Lack of regulation, data, and oversight plagues SL’s lubricant industry

Sri Lanka’s lubricant industry continues to operate without a dedicated regulatory framework, more than a year after formal plans for one were first announced.

The previous administration failed to act on its 2023 commitment, and the current government has yet to clarify its stance—raising alarm within the industry.

Despite repeated appeals from stakeholders for oversight and structure, no concrete action has followed. Industry players have escalated the matter to the relevant authorities.

“Proper legislation and effective implementation would significantly reduce government revenue losses caused by unauthorised operators,” stated Chevron Lubricants Lanka Managing Director/CEO Bertram Paul in the company’s latest annual report.

In the second quarter of 2024, the Cabinet approved the formation of a panel—led by the Power and Energy Ministry Secretary—to draft terms of reference for a petroleum sector regulator to oversee liquefied petroleum gas, fuels, and lubricants.

Following this, the ministry engaged industry participants mid-year to gather input on the proposed framework. A follow-up meeting was held in July 2024.

Paul revealed that the meeting concluded with a proposal to appoint the Public Utilities Commission of Sri Lanka (PUCSL) as an interim regulator. The PUCSL had previously acted as a de facto regulator for lubricants.

Chevron submitted its recommendations as requested. However, Paul noted that no progress has since been made—neither in formalising the regulatory authority nor in appointing the PUCSL to the interim role.

The industry suspects that the delay in implementing reforms is partly due to the looming presidential and parliamentary elections.

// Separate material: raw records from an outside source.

`src/verilog/ppb_pkg.sv`:
```
// Package for the parallel port buffer status and split-buffer addressing block.
`default_nettype none
package ppb_pkg;
   // ****************************************
   // Register offsets (byte addresses)
   // ****************************************
   localparam logic [7:0] PPB_OFS_STATUS   = 8'h00;
   localparam logic [7:0] PPB_OFS_WRITE_TARGET_ADDRESS    = 8'h04;
   localparam logic [7:0] PPB_OFS_READ_TARGET_ADDRESS    = 8'h08;
   localparam logic [7:0] PPB_OFS_RDATA    = 8'h0C;
   localparam logic [7:0] PPB_OFS_CONTROL  = 8'h10;
   localparam logic [7:0] PPB_OFS_OUTDATA  = 8'h14;
   localparam logic [7:0] PPB_OFS_SHARED   = 8'h18;
   localparam logic [7:0] PPB_OFS_IRQ_STAT = 8'h1C;
   localparam logic [7:0] PPB_OFS_IRQ_MASK = 8'h20;
   localparam logic [7:0] PPB_OFS_INBUF0   = 8'h30;
   localparam logic [7:0] PPB_OFS_OUTBUF0  = 8'h40;
   // ****************************************
   // Field positions
   // ****************************************
   localparam int PPB_ST_IN_ALL_FULL  = 15;
   localparam int PPB_ST_IN_OVERFLOW  = 14;
   localparam int PPB_ST_IN_SLOT_LO   = 8;
   localparam int PPB_ST_OUT_ALL_EMPT = 7;
   localparam int PPB_ST_OUT_UNDERFL  = 6;
   localparam int PPB_ST_OUT_SLOT_LO  = 0;
   localparam int PPB_CTL_CSF_LO      = 6;
   localparam int PPB_CTL_WIDE        = 10;
   localparam int PPB_CTL_SLAVE       = 16;
   localparam int PPB_CTL_SPLIT       = 17;
   localparam int PPB_IRQ_OVERFLOW    = 0;
   localparam int PPB_IRQ_UNDERFLOW   = 1;
   localparam int PPB_IRQ_START       = 2;
   localparam int PPB_IRQ_CAPTURE     = 3;
   // ****************************************
   // Reset values
   // ****************************************
   localparam logic [15:0] PPB_RST_ADDR = 16'h0000;
   localparam logic [15:0] PPB_RST_DATA = 16'h0000;
   localparam logic [3:0]  PPB_RST_OUT_EMPTY = 4'hF;
   localparam logic [3:0]  PPB_RST_IN_FULL   = 4'h0;
   // ****************************************
   // Types
   // ****************************************
   typedef enum logic [1:0] {
      PPB_CSF_ADDR   = 2'b00,
      PPB_CSF_CS2    = 2'b01,
      PPB_CSF_BOTH   = 2'b10,
      PPB_CSF_RSVD   = 2'b11
   } ppb_csf_e;
   typedef struct packed {
      logic [7:0]  addr;
      logic [31:0] wdata;
      logic        wr;
      logic        rd;
   } ppb_bus_req_s;
   typedef struct packed {
      logic        select_two;
      logic        select_one;
      logic [15:0] address;
   } ppb_target_s;
endpackage
`default_nettype wire

```
`src/verilog/ppb_core.sv`:
```
// Buffer status flags and split-buffer master addressing of the parallel port.
//
// The placing of the registers and the strobed register port are this design's own decisions.
`default_nettype none
module ppb_core
   import ppb_pkg::*;
#(
   parameter int SLOTS = 4
) (
   input  wire logic        clk,
   input  wire logic        rst,
   input  wire logic [7:0]  reg_addr,
   input  wire logic [31:0] reg_wdata,
   input  wire logic        reg_wr,
   input  wire logic        reg_rd,
   output logic      [31:0] reg_rdata,
   output logic             irq,
   input  wire logic        host_wr_n,
   input  wire logic        host_rd_n,
   input  wire logic [1:0]  host_slot,
   input  wire logic [7:0]  host_wdata,
   output logic      [7:0]  host_rdata,
   output logic             txn_start,
   output logic             txn_is_write,
   output logic      [15:0] txn_address,
   output logic             txn_select_two,
   output logic             txn_select_one,
   input  wire logic        txn_rdata_valid,
   input  wire logic [15:0] txn_rdata
);
   if (SLOTS != 4) begin : g_bad_slots
      $error("ppb_core serves exactly four slots");
   end

   // ****************************************
   // Host strobe synchronisers
   // ****************************************
   logic [2:0] wr_sync_q;
   logic [2:0] rd_sync_q;
   logic [2:0][1:0] slot_sync_q;
   logic [2:0][7:0] data_sync_q;
   logic       wr_level_q;
   logic       rd_level_q;
   logic       host_wr_pulse;
   logic       host_rd_pulse;

   always_ff @(posedge clk or posedge rst) begin
      if (rst) begin
         wr_sync_q  <= 3'h7;
         rd_sync_q  <= 3'h7;
         slot_sync_q <= 6'h00;
         data_sync_q <= 24'h000000;
         wr_level_q <= 1'b1;
         rd_level_q <= 1'b1;
      end else begin
         wr_sync_q <= {wr_sync_q[1:0], host_wr_n};
         rd_sync_q <= {rd_sync_q[1:0], host_rd_n};
         slot_sync_q <= {slot_sync_q[1:0], host_slot};
         data_sync_q <= {data_sync_q[1:0], host_wdata};
         if (wr_sync_q[1] == wr_sync_q[2]) begin
            wr_level_q <= wr_sync_q[2];
         end
         if (rd_sync_q[1] == rd_sync_q[2]) begin
            rd_level_q <= rd_sync_q[2];
         end
      end
   end

   // A strobe counts when its agreed level falls from high to low.
   assign host_wr_pulse = wr_level_q & ~wr_sync_q[2] & (wr_sync_q[1] == wr_sync_q[2]);
   assign host_rd_pulse = rd_level_q & ~rd_sync_q[2] & (rd_sync_q[1] == rd_sync_q[2]);

   // ****************************************
   // Control registers
   // ****************************************
   logic [31:0] control_q;
   logic [15:0] write_target_address_q;
   logic [15:0] read_target_address_q;
   logic [15:0] rcap_q;
   logic [15:0] outdata_q;
   logic [15:0] shared_q;
   logic [3:0]  irq_mask_q;
   logic        split_en;
   logic        slave_en;
   ppb_csf_e    chip_select_function;
   logic        bus_wr;
   logic        bus_rd;

   assign bus_wr   = reg_wr;
   assign bus_rd   = reg_rd;
   assign split_en = control_q[PPB_CTL_SPLIT];
   assign slave_en = control_q[PPB_CTL_SLAVE];
   assign chip_select_function      = ppb_csf_e'(control_q[PPB_CTL_CSF_LO +: 2]);

   always_ff @(posedge clk or posedge rst) begin
      if (rst) begin
         control_q  <= 32'h0000_0000;
         write_target_address_q    <= PPB_RST_ADDR;
         read_target_address_q    <= PPB_RST_ADDR;
         outdata_q  <= PPB_RST_DATA;
         irq_mask_q <= 4'h0;
      end else if (bus_wr) begin
         case (reg_addr)
            PPB_OFS_CONTROL:  control_q  <= reg_wdata;
            PPB_OFS_WRITE_TARGET_ADDRESS:    write_target_address_q    <= reg_wdata[15:0];
            PPB_OFS_READ_TARGET_ADDRESS:    read_target_address_q    <= reg_wdata[15:0];
            PPB_OFS_OUTDATA:  outdata_q  <= reg_wdata[15:0];
            PPB_OFS_IRQ_MASK: irq_mask_q <= reg_wdata[3:0];
            default: ;
         endcase
      end
   end

   // ****************************************
   // Read capture and shared input data
   // ****************************************
   always_ff @(posedge clk or posedge rst) begin
      if (rst) begin
         rcap_q   <= PPB_RST_DATA;
         shared_q <= PPB_RST_DATA;
      end else begin
         if (bus_wr && reg_addr == PPB_OFS_RDATA) begin
            rcap_q <= reg_wdata[15:0];
         end
         if (bus_wr && reg_addr == PPB_OFS_SHARED) begin
            shared_q <= reg_wdata[15:0];
         end
         if (txn_rdata_valid) begin
            if (split_en) begin
               rcap_q <= txn_rdata;
            end else begin
               shared_q <= txn_rdata;
            end
         end
      end
   end

   // ****************************************
   // Split-buffer transaction launch
   // ****************************************
   ppb_target_s wtarget;
   ppb_target_s rtarget;
   logic        msb_write;
   logic        launch;

   always_comb begin
      wtarget.address = {2'b00, write_target_address_q[13:0]};
      wtarget.select_two = (chip_select_function == PPB_CSF_BOTH) || (chip_select_function == PPB_CSF_CS2) ? write_target_address_q[15] : 1'b0;
      if (chip_select_function == PPB_CSF_ADDR) begin
         wtarget.address[15] = write_target_address_q[15];
      end
      wtarget.select_one = (chip_select_function == PPB_CSF_BOTH) ? write_target_address_q[14] : 1'b0;
      if (chip_select_function == PPB_CSF_ADDR || chip_select_function == PPB_CSF_CS2) begin
         wtarget.address[14] = write_target_address_q[14];
      end
      rtarget.address = {2'b00, read_target_address_q[13:0]};
      rtarget.select_two = (chip_select_function == PPB_CSF_BOTH) || (chip_select_function == PPB_CSF_CS2) ? read_target_address_q[15] : 1'b0;
      if (!rtarget.select_two) begin
         rtarget.address[15] = read_target_address_q[15];
      end
      rtarget.select_one = (chip_select_function == PPB_CSF_BOTH) ? read_target_address_q[14] : 1'b0;
      if (chip_select_function != PPB_CSF_BOTH) begin
         rtarget.address[14] = read_target_address_q[14];
      end
   end

   assign msb_write = bus_wr && reg_addr == PPB_OFS_OUTDATA;
   assign launch = msb_write && split_en && !slave_en;

   always_ff @(posedge clk or posedge rst) begin
      if (rst) begin
         txn_start      <= 1'b0;
         txn_is_write   <= 1'b0;
         txn_address    <= PPB_RST_ADDR;
         txn_select_two <= 1'b0;
         txn_select_one <= 1'b0;
      end else begin
         txn_start <= launch;
         if (launch) begin
            txn_is_write   <= 1'b1;
            txn_address    <= wtarget.address;
            txn_select_two <= wtarget.select_two;
            txn_select_one <= wtarget.select_one;
         end else if (bus_rd && reg_addr == PPB_OFS_RDATA && split_en && !slave_en) begin
            txn_is_write   <= 1'b0;
            txn_address    <= rtarget.address;
            txn_select_two <= rtarget.select_two;
            txn_select_one <= rtarget.select_one;
         end
      end
   end

   // ****************************************
   // Slave buffers and status flags
   // ****************************************
   logic [7:0] inbuf_q  [SLOTS];
   logic [7:0] outbuf_q [SLOTS];
   logic [SLOTS-1:0] in_full_q;
   logic [SLOTS-1:0] out_empty_q;
   logic       overflow_q;
   logic       underflow_q;
   logic       host_wr_ok;
   logic       host_rd_ok;

   assign host_wr_ok = host_wr_pulse && slave_en;
   assign host_rd_ok = host_rd_pulse && slave_en;

   genvar g;
   generate
      for (g = 0; g < SLOTS; g++) begin : g_slot
         always_ff @(posedge clk or posedge rst) begin
            if (rst) begin
               inbuf_q[g]     <= 8'h00;
               outbuf_q[g]    <= 8'h00;
               in_full_q[g]   <= PPB_RST_IN_FULL[g];
               out_empty_q[g] <= PPB_RST_OUT_EMPTY[g];
            end else begin
               if (host_wr_ok && slot_sync_q[2] == 2'(g) && !in_full_q[g]) begin
                  inbuf_q[g]   <= data_sync_q[2];
                  in_full_q[g] <= 1'b1;
               end else if (bus_rd && reg_addr == PPB_OFS_INBUF0 + 8'(4 * g)) begin
                  in_full_q[g] <= 1'b0;
               end
               if (bus_wr && reg_addr == PPB_OFS_OUTBUF0 + 8'(4 * g)) begin
                  outbuf_q[g]    <= reg_wdata[7:0];
                  out_empty_q[g] <= 1'b0;
               end else if (host_rd_ok && slot_sync_q[2] == 2'(g)) begin
                  out_empty_q[g] <= 1'b1;
               end
            end
         end
      end
   endgenerate

   always_ff @(posedge clk or posedge rst) begin
      if (rst) begin
         host_rdata <= 8'h00;
      end else if (host_rd_ok) begin
         host_rdata <= outbuf_q[slot_sync_q[2]];
      end
   end

   logic set_ovf;
   logic set_unf;
   logic clr_ovf;
   logic clr_unf;

   assign set_ovf = host_wr_ok && in_full_q[slot_sync_q[2]];
   assign set_unf = host_rd_ok && out_empty_q[slot_sync_q[2]];
   assign clr_ovf = bus_wr && reg_addr == PPB_OFS_STATUS && !reg_wdata[PPB_ST_IN_OVERFLOW];
   assign clr_unf = bus_wr && reg_addr == PPB_OFS_STATUS && !reg_wdata[PPB_ST_OUT_UNDERFL];

   always_ff @(posedge clk or posedge rst) begin
      if (rst) begin
         overflow_q  <= 1'b0;
         underflow_q <= 1'b0;
      end else begin
         if (set_ovf) begin
            overflow_q <= 1'b1;
         end else if (clr_ovf) begin
            overflow_q <= 1'b0;
         end
         if (set_unf) begin
            underflow_q <= 1'b1;
         end else if (clr_unf) begin
            underflow_q <= 1'b0;
         end
      end
   end

   logic [15:0] status;
   always_comb begin
      status = 16'h0000;
      status[PPB_ST_IN_ALL_FULL] = &in_full_q;
      status[PPB_ST_IN_OVERFLOW] = overflow_q;
      status[PPB_ST_IN_SLOT_LO +: 4] = in_full_q;
      status[PPB_ST_OUT_ALL_EMPT] = &out_empty_q;
      status[PPB_ST_OUT_UNDERFL] = underflow_q;
      status[PPB_ST_OUT_SLOT_LO +: 4] = out_empty_q;
   end

   // ****************************************
   // Interrupts
   // ****************************************
   logic [3:0] irq_stat_q;
   logic [3:0] irq_set;
   assign irq_set = {txn_rdata_valid && split_en, launch, set_unf, set_ovf};

   always_ff @(posedge clk or posedge rst) begin
      if (rst) begin
         irq_stat_q <= 4'h0;
      end else if (bus_rd && reg_addr == PPB_OFS_IRQ_STAT) begin
         irq_stat_q <= irq_set;
      end else begin
         irq_stat_q <= irq_stat_q | irq_set;
      end
   end

   assign irq = |(irq_stat_q & irq_mask_q);

   // ****************************************
   // Read data
   // ****************************************
   always_ff @(posedge clk or posedge rst) begin
      if (rst) begin
         reg_rdata <= 32'h0000_0000;
      end else if (bus_rd) begin
         case (reg_addr)
            PPB_OFS_STATUS:   reg_rdata <= {16'h0000, status};
            PPB_OFS_WRITE_TARGET_ADDRESS:    reg_rdata <= {16'h0000, write_target_address_q};
            PPB_OFS_READ_TARGET_ADDRESS:    reg_rdata <= {16'h0000, read_target_address_q};
            PPB_OFS_RDATA:    reg_rdata <= {16'h0000, rcap_q};
            PPB_OFS_CONTROL:  reg_rdata <= control_q;
            PPB_OFS_OUTDATA:  reg_rdata <= {16'h0000, outdata_q};
            PPB_OFS_SHARED:   reg_rdata <= {16'h0000, shared_q};
            PPB_OFS_IRQ_STAT: reg_rdata <= {28'h0000000, irq_stat_q};
            PPB_OFS_IRQ_MASK: reg_rdata <= {28'h0000000, irq_mask_q};
            PPB_OFS_INBUF0:          reg_rdata <= {24'h000000, inbuf_q[0]};
            PPB_OFS_INBUF0 + 8'h04:  reg_rdata <= {24'h000000, inbuf_q[1]};
            PPB_OFS_INBUF0 + 8'h08:  reg_rdata <= {24'h000000, inbuf_q[2]};
            PPB_OFS_INBUF0 + 8'h0C:  reg_rdata <= {24'h000000, inbuf_q[3]};
            default:          reg_rdata <= 32'h0000_0000;
         endcase
      end else begin
         reg_rdata <= 32'h0000_0000;
      end
   end
endmodule
`default_nettype wire

```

Meanwhile, companies continue to pay lubricant licence fees to the Power and Energy Ministry, deviating from the earlier practice of remitting these to the PUCSL. This shift has coincided with the suspension of key support services, including the quarterly lubricant market report, which provided valuable insights on market share and product trends.

The most recent report—covering the third quarter of 2023—was issued 18 months ago.

“This is especially frustrating, as all lubricant operators are still required to submit quarterly sales data, which forms the basis for the licence fees paid to the government,” Paul pointed out.

Compounding industry concerns is the discontinuation of market monitoring efforts previously carried out by the PUCSL and Consumer Affairs Authority. These efforts played a crucial role in controlling product adulteration and the activities of unauthorised players.

Paul warned, “The vacuum created by the absence of a regulator will likely lead to the proliferation of unauthorised operators and substandard products.”